SIMI is a banned terror outfit in the country for its alleged involvement in various terror activities. Here are 10 things to know about this outfit:

1. Students Islamic Movement of India (SIMI) is a banned Islamist student organisation that was formed in Aligarh, Uttar Pradesh, on 25 April, 1977.

2. It originally emerged as a student wing of the Jamaat-e-Islami Hind (JIH).

3. Mohammad Ahmadullah Siddiqi was its founding president. 4. SIMI was first banned on 27 September 2001 immediately following the September 11 attacks in the United States.

5. It was briefly unbanned in August 2008, but banned again in the same year on national security grounds.

6. In 2014, the Centre renewed the ban imposed on the Students Islamic Movement of India (SIMI) under the Unlawful Activites (Prevention) Act for another five years, saying that if the outfit's activities were not curbed, it would reorganize its absconding activists and threaten the integrity and security of the country.

7. Prosecution charges against its members were under the provisions of [Terrorist And Disruptive Activities Prevention Act (TADA), the Maharashtra Control of Organised Crime Act (MCOCA), and the Unlawful Activities (Prevention) Act 1967.

8. While the organisation ceased to exist formally, it took the route adopted by other terrorist outfits and began operating under new names.

9. Reports also suggest that in some states like Uttar Pradesh where it had a strong presence, SIMI acquired new names for every district.

10. Some analysts believe that Indian Mujahideen (IM) is a militant branch of SIMI while others say that the two groups are distinct although linked.

11. Eight Student Islamic Movement of India (SIMI) terrorists were killed in an encounter after they broke out of Bhopal Central Jail early morning in Oct 2016, having killed a head constable.

A brief history

ASSOCIATED PRESS/ HuffPost Staff, Here's What You Need To Know About The Students' Islamic Movement Of India (SIMI), 31/10/2016

A potted history of a chequered organisation.


Ahmedabad crime branch officials with members of the banned Students Islamic Movement of India (SIMI) organisation in 2010. Hasib Raza and Abufakir Siddiqi, wearing masks, were arrested with a locally-made revolver, an air-pistol and seventeen live cartridges a day ahead of the annual Lord Jagannath chariot procession. (AP Photo/Ajit Solanki)

Early this morning, 8 activists of the banned Students' Islamic Movement of India (SIMI) made a daredevil escape from a prison in Bhopal, Madhya Pradesh, only to be pursued and killed by the police eventually.

SIMI, which was banned by the government in 2001, is known for jail breaks, its members having done so twice in the last three years, most recently in 2013 from a prison in Khandwa, also in MP. In its nearly four decades of existence, the group has undergone a radical transformation — from being a gathering of moderate Muslims to becoming labelled as a terrorist organisation.

On 25 April 1977, the Jamaat-e-Islami-Hind decided to form SIMI, with scholars and members from across the country.
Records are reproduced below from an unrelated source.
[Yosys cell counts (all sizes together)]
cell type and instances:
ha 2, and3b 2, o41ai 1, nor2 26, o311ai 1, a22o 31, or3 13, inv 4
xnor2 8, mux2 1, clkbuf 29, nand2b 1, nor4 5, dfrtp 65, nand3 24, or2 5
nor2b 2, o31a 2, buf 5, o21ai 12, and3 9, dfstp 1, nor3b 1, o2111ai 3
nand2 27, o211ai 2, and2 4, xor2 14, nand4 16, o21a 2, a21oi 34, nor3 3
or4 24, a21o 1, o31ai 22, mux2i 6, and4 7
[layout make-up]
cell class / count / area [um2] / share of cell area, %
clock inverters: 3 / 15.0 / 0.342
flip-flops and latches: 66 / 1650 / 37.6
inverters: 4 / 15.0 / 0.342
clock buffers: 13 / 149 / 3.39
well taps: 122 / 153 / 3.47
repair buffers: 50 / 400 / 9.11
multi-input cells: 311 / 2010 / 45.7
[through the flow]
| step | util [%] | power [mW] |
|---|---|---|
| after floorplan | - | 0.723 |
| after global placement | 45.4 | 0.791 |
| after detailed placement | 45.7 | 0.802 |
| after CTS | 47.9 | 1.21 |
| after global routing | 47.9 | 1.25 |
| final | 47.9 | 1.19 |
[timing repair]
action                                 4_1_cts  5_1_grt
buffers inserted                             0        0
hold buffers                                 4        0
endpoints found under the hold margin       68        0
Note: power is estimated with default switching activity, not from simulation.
The ideological character of Jamaat-e-Islami-Hind, which was founded in 1948, had evolved from being Islamist to secular, since it came into existence. SIMI, based in Aligarh, Uttar Pradesh, was a creation of Mohammad Ahmadullah Siddiqi, a media studies professor at the Western Illinois University, Macomb, the United States.

As its founding president, Siddiqi, along with others, adopted the Koran as its constitution and jihad, aimed at protecting Islam, as its way. It's alliance with the Jamaat ended in 1981 during the visit of Palestine Liberation Organisation (PLO) leader Yasser Arafat to India. SIMI considered the latter as a mere puppet in the hands of Western powers and raised a strong protest against him.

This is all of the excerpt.